The DataDome solution uses Apache Flink for real-time event analysis in order to detect new threats, and Elasticsearch to store requests from all our customers’ visitors. We receive these requests from our customers’ web servers, and use them to provide bot traffic statistics, feedback loops, business insights and bot attack details in the user dashboard.

Our cluster stores more than 150TB of data, 15 trillion events in 60 billion documents, spread across 3,000 indexes and 15,000 shards over 80 nodes. Each document stores 250 events.

During peak charge each day, our Elasticsearch cluster writes more than 200,000 documents per second and has a search rate of more than 20,000 requests per second.

Our indexes separate data by day, and we have one index per customer.

Our Sharding Policy Challenge

We provide our customers with up to 30 days of data retention in our Elasticsearch cluster. Initially, our cluster was composed of 30 dedicated servers split into a hot-warm architecture. Our hot layer consisted of 15 servers with CPUs (20 threads and 5 SSD disks in RAID0), while our warm layer consisted of 15 servers with lower CPUs in order to reduce the cost because the data inside the warm layer are less requested.

The last seven days of data are stored in the hot layer, and the rest in the warm layer.

A common best practice is to keep a shard size around 50GB. As described above, we have dedicated indexes for each customer, but our customers do not all have the same workload. Our biggest customers write tens of thousands of documents per second, while our smallest write a few hundred. Furthermore, we had to constantly adapt the number of shards to the evolution of our customers’ traffic, in order to respect this best practice of 50GB per shard.

To resolve this issue, we ran a job each day to update the mapping template and create the index for the next day, with the right number of shards according to the number of hits our customer received the previous day. Since we know that one document indexed weighs around 1,000 bytes, we can predict the number of shards we need for each index to keep the shard size at or below 50 GB.
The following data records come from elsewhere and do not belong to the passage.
`src/rtl/cipher_pkg.sv`:
```
// Shared encodings and default parameters for the modular cipher stream.
package cipher_pkg;

   typedef enum logic [1:0] {
      MODE_RSV0 = 2'b00,
      MODE_ENC  = 2'b01,
      MODE_DEC  = 2'b10,
      MODE_RSV3 = 2'b11
   } mode_e;

   localparam int          NULL_CHAR   = 0;
   localparam int          MODULUS_DEF = 227;
   localparam logic [7:0]  CHAR_LO_DEF = 8'h61;
   localparam logic [7:0]  CHAR_HI_DEF = 8'h7A;

endpackage

```
`src/rtl/cipher_fifo.sv`:
```
// Power-of-two circular output buffer; head is zero whenever the buffer is empty.
module cipher_fifo
   import cipher_pkg::*;
#(
   parameter int WIDTH = 9,
   parameter int DEPTH = 4
) (
   input  logic                       clk,
   input  logic                       rst_n,
   input  logic                       i_push,
   input  logic [WIDTH-1:0]           i_data,
   input  logic                       i_pop,
   output logic [WIDTH-1:0]           o_data,
   output logic                       o_full,
   output logic                       o_empty,
   output logic [$clog2(DEPTH):0]     o_count
);

   localparam int AW = $clog2(DEPTH);
   localparam int CW = AW + 1;
   localparam logic [CW-1:0] LP_DEPTH = CW'(DEPTH);

   logic [WIDTH-1:0] r_mem [DEPTH];
   logic [AW-1:0]    r_wr;
   logic [AW-1:0]    r_rd;
   logic [CW-1:0]    r_count;
   logic             w_push_ok;
   logic             w_pop_ok;

   assign o_empty   = (r_count == '0);
   assign o_full    = (r_count == LP_DEPTH);
   assign o_count   = r_count;
   assign o_data    = o_empty ? '0 : r_mem[r_rd];
   assign w_pop_ok  = i_pop & ~o_empty;
   assign w_push_ok = i_push & (~o_full | w_pop_ok);

   always_ff @(posedge clk) begin
      if (w_push_ok) r_mem[r_wr] <= i_data;
   end

   // Pointers are AW bits wide, so they wrap at DEPTH on their own.
   always_ff @(posedge clk or negedge rst_n) begin
      if (!rst_n) begin
         r_wr    <= '0;
         r_rd    <= '0;
         r_count <= '0;
      end else begin
         if (w_push_ok) r_wr <= r_wr + 1'b1;
         if (w_pop_ok)  r_rd <= r_rd + 1'b1;
         case ({w_push_ok, w_pop_ok})
            2'b10:   r_count <= r_count + 1'b1;
            2'b01:   r_count <= r_count - 1'b1;
            default: r_count <= r_count;
         endcase
      end
   end

endmodule

```
`src/rtl/modular_cipher_stream.sv`:
```
// Shift cipher over Z_p: one registered compute stage feeding an in-order result buffer.
module modular_cipher_stream
   import cipher_pkg::*;
#(
   parameter int              DATA_W     = 8,
   parameter int              MODULUS    = MODULUS_DEF,
   parameter int              FIFO_DEPTH = 4,
   parameter logic [DATA_W-1:0] CHAR_LO  = CHAR_LO_DEF,
   parameter logic [DATA_W-1:0] CHAR_HI  = CHAR_HI_DEF
) (
   input  logic              clk,
   input  logic              rst_n,
   input  logic [1:0]        mode,
   input  logic              in_valid,
   output logic              in_ready,
   input  logic [DATA_W-1:0] in_data,
   input  logic [DATA_W-1:0] key,
   output logic              out_valid,
   input  logic              out_ready,
   output logic [DATA_W-1:0] out_data,
   output logic              out_err,
   output logic [15:0]       err_count
);

   localparam int CW = $clog2(FIFO_DEPTH) + 1;
   localparam logic [DATA_W:0] LP_MOD   = (DATA_W + 1)'(MODULUS);
   localparam logic [CW:0]     LP_DEPTH = (CW + 1)'(FIFO_DEPTH);

   logic              r_rdy_en;
   logic              r_s1_valid;
   logic [DATA_W:0]   r_s1_data;
   logic [15:0]       r_err_count;

   logic              w_accept;
   logic [DATA_W:0]   w_sum;
   logic [DATA_W:0]   w_enc;
   logic [DATA_W:0]   w_diff;
   logic [DATA_W:0]   w_dec;
   logic [DATA_W-1:0] w_result;
   logic              w_err;
   logic [DATA_W:0]   w_head;
   logic              w_full;
   logic              w_empty;
   logic [CW-1:0]     w_fifo_count;
   logic [CW:0]       w_occupancy;

   // Occupancy counts the S1 beat so every accepted beat already owns a slot.
   assign w_occupancy = {1'b0, w_fifo_count} + {{CW{1'b0}}, r_s1_valid};
   assign in_ready    = r_rdy_en & (w_occupancy < LP_DEPTH);
   assign w_accept    = in_valid & in_ready;

   always_comb begin
      w_sum    = {1'b0, in_data} + {1'b0, key};
      w_enc    = (w_sum >= LP_MOD) ? (w_sum - LP_MOD) : w_sum;
      w_diff   = {1'b0, in_data} - {1'b0, key};
      w_dec    = w_diff[DATA_W] ? (w_diff + LP_MOD) : w_diff;
      w_result = DATA_W'(NULL_CHAR);
      w_err    = 1'b1;
      if ({1'b0, key} < LP_MOD) begin
         case (mode)
            MODE_ENC: begin
               w_err    = (in_data < CHAR_LO) | (in_data > CHAR_HI);
               w_result = w_enc[DATA_W-1:0];
            end
            MODE_DEC: begin
               w_err    = ({1'b0, in_data} >= LP_MOD);
               w_result = w_dec[DATA_W-1:0];
            end
            default: w_err = 1'b1;
         endcase
      end
      if (w_err) w_result = DATA_W'(NULL_CHAR);
   end

   always_ff @(posedge clk or negedge rst_n) begin
      if (!rst_n) begin
         r_rdy_en    <= 1'b0;
         r_s1_valid  <= 1'b0;
         r_s1_data   <= '0;
         r_err_count <= '0;
      end else begin
         r_rdy_en   <= 1'b1;
         r_s1_valid <= w_accept;
         if (w_accept) r_s1_data <= {w_err, w_result};
         if (w_accept && w_err && (r_err_count != 16'hFFFF))
            r_err_count <= r_err_count + 16'd1;
      end
   end

   cipher_fifo #(
      .WIDTH (DATA_W + 1),
      .DEPTH (FIFO_DEPTH)
   ) u_fifo (
      .clk     (clk),
      .rst_n   (rst_n),
      .i_push  (r_s1_valid),
      .i_data  (r_s1_data),
      .i_pop   (out_ready),
      .o_data  (w_head),
      .o_full  (w_full),
      .o_empty (w_empty),
      .o_count (w_fifo_count)
   );

   assign out_valid = ~w_empty;
   assign out_data  = w_head[DATA_W-1:0];
   assign out_err   = w_head[DATA_W];
   assign err_count = r_err_count;

endmodule

```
If we put a document inside a nonexistent index, an index will be created for it. Due to the design of our daily index, this could cause some trouble for our cluster (yellow status, unassigned shards, etc.), because we have a lot of throughput and the primary nodes need to allocate the shards to the nodes at the same time (around midnight). However, a job that creates a new index a day in advance helped us avoid these issues.

In the example below, our index pattern is “index_clientID_date”

With this sharding policy, we had almost 72 shards for our largest customer and only 1 shard for our smaller customers.

With the constant flow of new customers using our solution, our cluster became oversaturated with shard and we experienced a decrease in performance, both in read and write. We also saw a significant increase in load average on our data nodes.

We performed a benchmark for some search and write requests, and found that the more our shards grew during the day, the more our search and write performances decreased. In the evenings, when we have a spike of traffic and the shards are bigger, our Elasticsearch performance was particularly poor.

Whenever a node had trouble and went down, our cluster suffered, because relocating a big index (72 shards of 50GB) costs a lot in write threads, io disk, CPU and bandwidth—especially during writes.

Our benchmark showed that the perfect shard size for us is actually around 20GB, given our use case, our document size, our traffic, our index mapping and our node type. Beyond this size, the performance (both in read and write) starts to decrease.

So how could we keep our shards around 20GB?

By adding more shards to our indexes and making our cluster even more oversaturated with shard? Certainly not!
By using rollover? Yes!

How We Solved the Sharding Policy Challenge

In a few words, a rollover is composed of an alias which receives the requests for both reads and writes. Behind the alias, we have one or many indexes. The read requests are forwarded to all the indexes, while the write requests are forwarded only to the index with the flag “is_write_index” set to true. You can read more about index rollover in Elasticsearch’s official documentation.

Thanks to the rollover, we reduced our shard count by three, as well as the load and CPU consumption on our nodes. Rollover allows us to use fewer shards simultaneously during writes (i.e reduce our load average and CPU usage). The biggest index now has a maximum of one shard on each hot node (so 15 in total), and small and medium indexes can have from one to six shards depending on their workload.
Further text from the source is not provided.